As urban waterfronts around the world de-industrialize, cities are increasingly capitalizing on these opportunities to provide open space and alternative commuting routes along riverbanks, bringing residents and visitors back to the waterfronts. Cairo has remarkable opportunities to reconnect its people with the river that was historically its heart.
With a population of over eleven million, Cairo is one of the densest cities in the world. The urban population is underserved by parks and other public open space. The need for open space—and the compelling attraction of the wide river—is put in sharp focus by a common sight on Cairo’s traffic snarled bridges: families set up chairs and picnic on the sidewalks, overlooking the river and enjoying the open space, seemingly oblivious to the honking traffic that crawls besides them. Most of the river banks are fenced off from public access, but those that are open to the public are heavily used by Cairenes of all ages and all walks of life. The potential for human use of the river banks as open-space is enormous.
In an intensive workshop involving 23 students and seven faculty from Cairo University (CU), The American University in Cairo (AUC), and the University of California, Berkeley (UCB), interdisciplinary teams systematically inventoried existing conditions along a 12-km reach of the Nile from Maadi to Tahrir Square, recording river-bank relations, building heights and conditions, circulation, and land-use.
Based on this field work the student teams identified specific opportunities and challenges for interventions along the Nile. The low, wide flood plains along much of the Nile bank have great potential to be reconfigured into accessible and active public spaces. It was also identified as a feasible route for a continuous pedestrian/bicycle trail. Air quality measurements along the river bank showed that particulate matter levels along the flood plain were on average 30% lower than street level measurements.
The presence of historic landmarks and tourist attractions along the Nile provides significant opportunities for urban revitalization and economic development. The excellent views of the Nile and the Pyramids of Giza available at many waterfront locations provide a unique opportunity that interventions along the waterfront can capitalize on. While some stretches of the Corniche have wide sidewalks that can be redesigned to function better as public spaces, the Nile bank provides ample opportunities for ecological restoration at many places. The presence of vacant lots along the Corniche provides opportunities for strategic developments and also for better open space connectivity with the rest of the city. The visible public interest in the limited ferry routes along the river illustrates the potential the Nile holds to function as a significant public transportation corridor if the city is able to expand the existing ferry system.

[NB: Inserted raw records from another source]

`config.mk`:
```
export PLATFORM = sky130hd
export DESIGN_NAME = ccp_compare_unit
export DESIGN_NICKNAME = d
export VERILOG_FILES = /design/src/design/ccp_pkg.sv /design/src/design/ccp_pwm_gen.sv /design/src/design/ccp_compare_unit.sv
export SDC_FILE = /design/constraint.sdc
export NUM_CORES = 1
export LEC_CHECK = 0
export BUFFER_PORTS_ARGS = -buffer_cell sky130_fd_sc_hd__clkbuf_2
export CELL_PAD_IN_SITES_DETAIL_PLACEMENT = 0
export CELL_PAD_IN_SITES_GLOBAL_PLACEMENT = 1
export CORE_ASPECT_RATIO = 1.4
export CORE_MARGIN = 2
export CORE_UTILIZATION = 44
export CTS_CLUSTER_DIAMETER = 150
export DETAILED_ROUTE_END_ITERATION = 7
export MAX_ROUTING_LAYER = met4
export PLACE_DENSITY = 0.91
export SLEW_MARGIN = 20
export SYNTH_ARGS = -nofsm -noshare
export SYNTH_HDL_FRONTEND = slang
export SYNTH_SLANG_ARGS = --single-unit
```
`constraint.sdc`:
```
create_clock -name aclk -period 8.3 [get_ports aclk]
set_input_delay 2.49 -clock aclk [delete_from_list [all_inputs] [get_ports aclk]]
set_output_delay 2.49 -clock aclk [all_outputs]
set_load 0.05 [all_outputs]
```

There are also significant challenges related to existence of incongruent public and private land-uses along the Nile Corniche. Appropriate institutional and regulatory frameworks would be required to ensure that proposals for public space restructuring are implemented and maintained well. Urban waste management is a significant concern in Cairo and the Nile waterfront is no exception.
Building on the identified opportunities and challenges, workshop participants developed a strategic plan for a longitudinally continuous trail network along the Nile with lateral connectivity to important nodes in Cairo. They also developed detailed plans for the revitalization of two key zones (Athur El Nabi and Old Cairo).
The workshop ended just one week before the streets of Cairo became the venue for historic political demonstrations that eventually resulted in major political changes. While there have been many past efforts to rehabilitate the city and ‘plan’ the future growth of Cairo, including the ‘Cairo 2050 Vision Plan’ (a multi-year planning effort initiated by the Egyptian government and undertaken by international consultants), none of these prior efforts have highlighted the potential to develop the Nilotic riverfront. In the wake of the January events, ‘Cairo 2050’ quickly became uncertain and outdated. However, the collaborative research and planning process undertaken here could serve as a model for future planning efforts that are more in-touch with local conditions and reflective of real needs of everyday Cairenes. The political changes of January 2011 highlighted public desires, expectations, and demands for major economic changes and improvements in living conditions. Thus, the concept of reconnecting Cairo’s urban population with the Nile is unusually timely. Bringing the people to the river banks could significantly improve daily life for millions, and could contribute to democratization of society and strengthening of the social fabric.